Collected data
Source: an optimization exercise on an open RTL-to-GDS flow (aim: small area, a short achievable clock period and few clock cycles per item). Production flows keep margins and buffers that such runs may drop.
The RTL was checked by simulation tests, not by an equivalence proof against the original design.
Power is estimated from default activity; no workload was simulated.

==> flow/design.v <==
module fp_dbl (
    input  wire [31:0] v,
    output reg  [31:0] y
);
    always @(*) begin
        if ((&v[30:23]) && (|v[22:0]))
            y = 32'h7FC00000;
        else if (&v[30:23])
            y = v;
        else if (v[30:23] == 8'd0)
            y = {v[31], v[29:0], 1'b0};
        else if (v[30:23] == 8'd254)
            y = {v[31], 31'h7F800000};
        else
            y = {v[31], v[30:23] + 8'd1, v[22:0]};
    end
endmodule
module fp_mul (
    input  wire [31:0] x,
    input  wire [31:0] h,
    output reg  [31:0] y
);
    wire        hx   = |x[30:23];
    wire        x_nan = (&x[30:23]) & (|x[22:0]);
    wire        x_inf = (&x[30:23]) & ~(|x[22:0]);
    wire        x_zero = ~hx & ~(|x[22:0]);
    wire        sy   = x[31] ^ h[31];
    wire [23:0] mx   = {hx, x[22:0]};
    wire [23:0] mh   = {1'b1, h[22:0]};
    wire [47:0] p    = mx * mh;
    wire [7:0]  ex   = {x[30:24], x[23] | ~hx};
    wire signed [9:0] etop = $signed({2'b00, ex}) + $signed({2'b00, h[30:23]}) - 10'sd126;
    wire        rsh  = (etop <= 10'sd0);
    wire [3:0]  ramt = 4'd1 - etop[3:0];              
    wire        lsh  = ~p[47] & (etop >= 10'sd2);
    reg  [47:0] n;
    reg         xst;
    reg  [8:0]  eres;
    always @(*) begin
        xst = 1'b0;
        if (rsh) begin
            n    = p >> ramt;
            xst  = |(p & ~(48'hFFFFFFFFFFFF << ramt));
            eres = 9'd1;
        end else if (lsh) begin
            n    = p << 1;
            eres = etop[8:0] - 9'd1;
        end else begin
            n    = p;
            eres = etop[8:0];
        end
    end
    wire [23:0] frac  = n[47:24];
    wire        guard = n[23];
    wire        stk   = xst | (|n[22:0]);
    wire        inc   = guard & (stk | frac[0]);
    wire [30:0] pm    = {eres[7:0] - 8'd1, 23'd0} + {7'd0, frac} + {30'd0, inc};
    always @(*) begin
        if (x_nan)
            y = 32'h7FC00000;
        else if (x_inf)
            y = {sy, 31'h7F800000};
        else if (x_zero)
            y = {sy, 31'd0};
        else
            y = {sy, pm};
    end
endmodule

--

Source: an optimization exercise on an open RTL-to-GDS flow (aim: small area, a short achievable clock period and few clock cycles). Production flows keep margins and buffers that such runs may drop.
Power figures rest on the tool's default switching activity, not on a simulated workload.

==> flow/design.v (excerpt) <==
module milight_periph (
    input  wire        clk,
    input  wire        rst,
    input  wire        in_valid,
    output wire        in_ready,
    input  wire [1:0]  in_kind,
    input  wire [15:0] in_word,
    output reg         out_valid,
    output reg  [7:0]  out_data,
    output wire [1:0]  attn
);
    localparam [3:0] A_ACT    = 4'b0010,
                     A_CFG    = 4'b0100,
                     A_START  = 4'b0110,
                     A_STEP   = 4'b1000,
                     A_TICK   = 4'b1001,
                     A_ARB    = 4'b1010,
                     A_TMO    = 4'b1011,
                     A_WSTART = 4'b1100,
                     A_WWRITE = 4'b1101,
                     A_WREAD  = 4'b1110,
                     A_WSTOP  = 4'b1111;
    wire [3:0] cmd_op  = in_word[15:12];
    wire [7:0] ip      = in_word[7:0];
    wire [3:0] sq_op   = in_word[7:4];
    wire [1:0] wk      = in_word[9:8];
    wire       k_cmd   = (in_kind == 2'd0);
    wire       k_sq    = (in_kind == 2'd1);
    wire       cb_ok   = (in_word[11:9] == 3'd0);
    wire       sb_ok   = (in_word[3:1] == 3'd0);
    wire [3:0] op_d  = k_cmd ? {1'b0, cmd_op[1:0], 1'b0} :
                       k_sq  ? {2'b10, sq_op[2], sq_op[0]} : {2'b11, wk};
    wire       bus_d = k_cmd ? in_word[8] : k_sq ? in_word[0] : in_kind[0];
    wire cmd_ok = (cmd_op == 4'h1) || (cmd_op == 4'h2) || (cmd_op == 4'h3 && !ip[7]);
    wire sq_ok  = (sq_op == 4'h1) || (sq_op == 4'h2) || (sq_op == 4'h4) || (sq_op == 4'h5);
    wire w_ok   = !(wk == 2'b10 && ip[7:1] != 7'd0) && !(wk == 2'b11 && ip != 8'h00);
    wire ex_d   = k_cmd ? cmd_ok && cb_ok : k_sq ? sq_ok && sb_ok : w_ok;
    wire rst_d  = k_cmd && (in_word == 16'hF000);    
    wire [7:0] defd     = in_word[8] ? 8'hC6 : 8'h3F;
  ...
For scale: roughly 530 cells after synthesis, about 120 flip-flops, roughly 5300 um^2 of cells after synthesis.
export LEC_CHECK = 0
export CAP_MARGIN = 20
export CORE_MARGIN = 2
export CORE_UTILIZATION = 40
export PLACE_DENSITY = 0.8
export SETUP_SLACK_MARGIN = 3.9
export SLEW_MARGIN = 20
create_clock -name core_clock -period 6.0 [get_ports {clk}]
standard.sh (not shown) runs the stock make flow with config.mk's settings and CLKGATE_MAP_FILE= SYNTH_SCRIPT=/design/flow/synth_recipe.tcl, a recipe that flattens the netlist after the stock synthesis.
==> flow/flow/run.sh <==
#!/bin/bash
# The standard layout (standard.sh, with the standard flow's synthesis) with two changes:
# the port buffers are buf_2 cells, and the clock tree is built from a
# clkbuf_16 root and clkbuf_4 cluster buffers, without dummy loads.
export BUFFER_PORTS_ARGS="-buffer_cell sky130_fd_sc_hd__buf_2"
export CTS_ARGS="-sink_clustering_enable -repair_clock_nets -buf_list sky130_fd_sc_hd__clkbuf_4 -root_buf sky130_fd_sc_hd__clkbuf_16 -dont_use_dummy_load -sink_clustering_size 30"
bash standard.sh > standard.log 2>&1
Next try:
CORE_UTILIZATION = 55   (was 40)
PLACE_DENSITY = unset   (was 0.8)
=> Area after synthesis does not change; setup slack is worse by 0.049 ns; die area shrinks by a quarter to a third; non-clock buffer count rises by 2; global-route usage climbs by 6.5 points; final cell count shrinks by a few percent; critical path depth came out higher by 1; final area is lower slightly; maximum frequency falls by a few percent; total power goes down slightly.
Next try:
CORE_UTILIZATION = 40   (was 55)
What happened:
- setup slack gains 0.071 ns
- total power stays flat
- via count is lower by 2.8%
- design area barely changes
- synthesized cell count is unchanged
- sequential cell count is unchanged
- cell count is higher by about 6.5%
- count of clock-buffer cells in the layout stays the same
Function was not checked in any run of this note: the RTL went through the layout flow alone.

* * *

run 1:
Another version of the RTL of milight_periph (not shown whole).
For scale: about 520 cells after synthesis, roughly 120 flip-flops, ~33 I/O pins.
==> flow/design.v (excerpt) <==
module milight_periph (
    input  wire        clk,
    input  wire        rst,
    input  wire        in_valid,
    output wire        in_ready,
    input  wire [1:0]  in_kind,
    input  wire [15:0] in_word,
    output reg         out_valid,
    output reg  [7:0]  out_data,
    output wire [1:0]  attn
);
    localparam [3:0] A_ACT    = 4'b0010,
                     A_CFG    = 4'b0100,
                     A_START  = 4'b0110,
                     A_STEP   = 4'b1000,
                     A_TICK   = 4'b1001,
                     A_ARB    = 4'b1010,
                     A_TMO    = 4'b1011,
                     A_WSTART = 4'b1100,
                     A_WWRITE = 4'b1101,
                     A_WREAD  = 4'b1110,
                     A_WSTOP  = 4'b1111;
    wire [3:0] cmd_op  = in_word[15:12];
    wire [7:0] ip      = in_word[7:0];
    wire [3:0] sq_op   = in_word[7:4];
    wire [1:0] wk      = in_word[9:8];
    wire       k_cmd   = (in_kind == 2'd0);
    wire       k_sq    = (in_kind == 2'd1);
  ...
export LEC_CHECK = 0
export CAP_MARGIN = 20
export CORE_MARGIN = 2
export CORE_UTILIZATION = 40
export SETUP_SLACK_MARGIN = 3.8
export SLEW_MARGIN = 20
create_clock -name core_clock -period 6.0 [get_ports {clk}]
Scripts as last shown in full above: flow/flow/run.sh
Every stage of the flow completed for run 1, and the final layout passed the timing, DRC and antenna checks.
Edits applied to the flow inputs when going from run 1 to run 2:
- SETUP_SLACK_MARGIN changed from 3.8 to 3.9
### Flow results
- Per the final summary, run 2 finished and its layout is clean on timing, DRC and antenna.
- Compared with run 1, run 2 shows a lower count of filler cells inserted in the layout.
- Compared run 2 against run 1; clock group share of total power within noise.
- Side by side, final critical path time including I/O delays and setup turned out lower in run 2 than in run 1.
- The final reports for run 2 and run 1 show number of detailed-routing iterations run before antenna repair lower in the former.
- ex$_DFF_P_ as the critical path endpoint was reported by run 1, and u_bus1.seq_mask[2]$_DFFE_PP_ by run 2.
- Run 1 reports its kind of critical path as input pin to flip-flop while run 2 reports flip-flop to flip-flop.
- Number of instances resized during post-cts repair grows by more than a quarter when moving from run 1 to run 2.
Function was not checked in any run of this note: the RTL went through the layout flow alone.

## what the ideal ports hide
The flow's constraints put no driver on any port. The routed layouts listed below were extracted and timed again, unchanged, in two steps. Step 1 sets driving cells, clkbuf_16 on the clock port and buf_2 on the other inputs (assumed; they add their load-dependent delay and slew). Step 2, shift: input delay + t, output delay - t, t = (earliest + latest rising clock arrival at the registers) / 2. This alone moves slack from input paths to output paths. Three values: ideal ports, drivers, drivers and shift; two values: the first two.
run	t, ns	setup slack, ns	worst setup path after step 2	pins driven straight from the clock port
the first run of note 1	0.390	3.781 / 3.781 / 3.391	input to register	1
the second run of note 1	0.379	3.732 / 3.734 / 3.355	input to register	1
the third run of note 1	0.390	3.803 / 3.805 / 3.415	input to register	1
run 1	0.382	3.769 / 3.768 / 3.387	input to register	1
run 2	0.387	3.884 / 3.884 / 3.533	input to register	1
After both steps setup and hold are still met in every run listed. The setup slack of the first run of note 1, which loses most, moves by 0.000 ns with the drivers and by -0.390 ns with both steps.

:: Work order ::
Where a line above holds the word "period", copy it.

:: Solution below ::
Source: an optimization exercise on an open RTL-to-GDS flow (aim: small area, a short achievable clock period and few clock cycles per item). Production flows keep margins and buffers that such runs may drop.
Source: an optimization exercise on an open RTL-to-GDS flow (aim: small area, a short achievable clock period and few clock cycles). Production flows keep margins and buffers that such runs may drop.
create_clock -name core_clock -period 6.0 [get_ports {clk}]
create_clock -name core_clock -period 6.0 [get_ports {clk}]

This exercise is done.